◆ Problem description:
Give back the records in their entirety, exactly.

[Extracted records]
-.-.-

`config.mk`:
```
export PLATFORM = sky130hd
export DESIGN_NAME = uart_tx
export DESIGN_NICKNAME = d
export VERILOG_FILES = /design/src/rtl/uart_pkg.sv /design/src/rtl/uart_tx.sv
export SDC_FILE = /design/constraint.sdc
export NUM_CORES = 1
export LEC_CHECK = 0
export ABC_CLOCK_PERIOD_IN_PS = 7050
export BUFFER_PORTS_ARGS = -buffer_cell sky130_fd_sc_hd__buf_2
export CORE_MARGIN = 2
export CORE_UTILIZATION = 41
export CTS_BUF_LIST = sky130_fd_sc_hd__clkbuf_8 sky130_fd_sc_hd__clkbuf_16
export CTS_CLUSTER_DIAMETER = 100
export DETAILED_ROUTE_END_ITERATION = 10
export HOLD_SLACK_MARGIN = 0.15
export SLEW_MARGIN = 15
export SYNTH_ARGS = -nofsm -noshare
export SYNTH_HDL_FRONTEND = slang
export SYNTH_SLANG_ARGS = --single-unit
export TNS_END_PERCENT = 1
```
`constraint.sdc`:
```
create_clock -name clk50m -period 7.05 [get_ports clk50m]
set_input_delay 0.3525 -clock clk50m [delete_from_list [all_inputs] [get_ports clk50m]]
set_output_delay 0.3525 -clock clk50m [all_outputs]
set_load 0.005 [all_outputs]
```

-.-.-

◆ Task response:
`config.mk`:
```
export PLATFORM = sky130hd
export DESIGN_NAME = uart_tx
export DESIGN_NICKNAME = d
export VERILOG_FILES = /design/src/rtl/uart_pkg.sv /design/src/rtl/uart_tx.sv
export SDC_FILE = /design/constraint.sdc
export NUM_CORES = 1
export LEC_CHECK = 0
export ABC_CLOCK_PERIOD_IN_PS = 7050
export BUFFER_PORTS_ARGS = -buffer_cell sky130_fd_sc_hd__buf_2
export CORE_MARGIN = 2
export CORE_UTILIZATION = 41
export CTS_BUF_LIST = sky130_fd_sc_hd__clkbuf_8 sky130_fd_sc_hd__clkbuf_16
export CTS_CLUSTER_DIAMETER = 100
export DETAILED_ROUTE_END_ITERATION = 10
export HOLD_SLACK_MARGIN = 0.15
export SLEW_MARGIN = 15
export SYNTH_ARGS = -nofsm -noshare
export SYNTH_HDL_FRONTEND = slang
export SYNTH_SLANG_ARGS = --single-unit
export TNS_END_PERCENT = 1
```
`constraint.sdc`:
```
create_clock -name clk50m -period 7.05 [get_ports clk50m]
set_input_delay 0.3525 -clock clk50m [delete_from_list [all_inputs] [get_ports clk50m]]
set_output_delay 0.3525 -clock clk50m [all_outputs]
set_load 0.005 [all_outputs]
```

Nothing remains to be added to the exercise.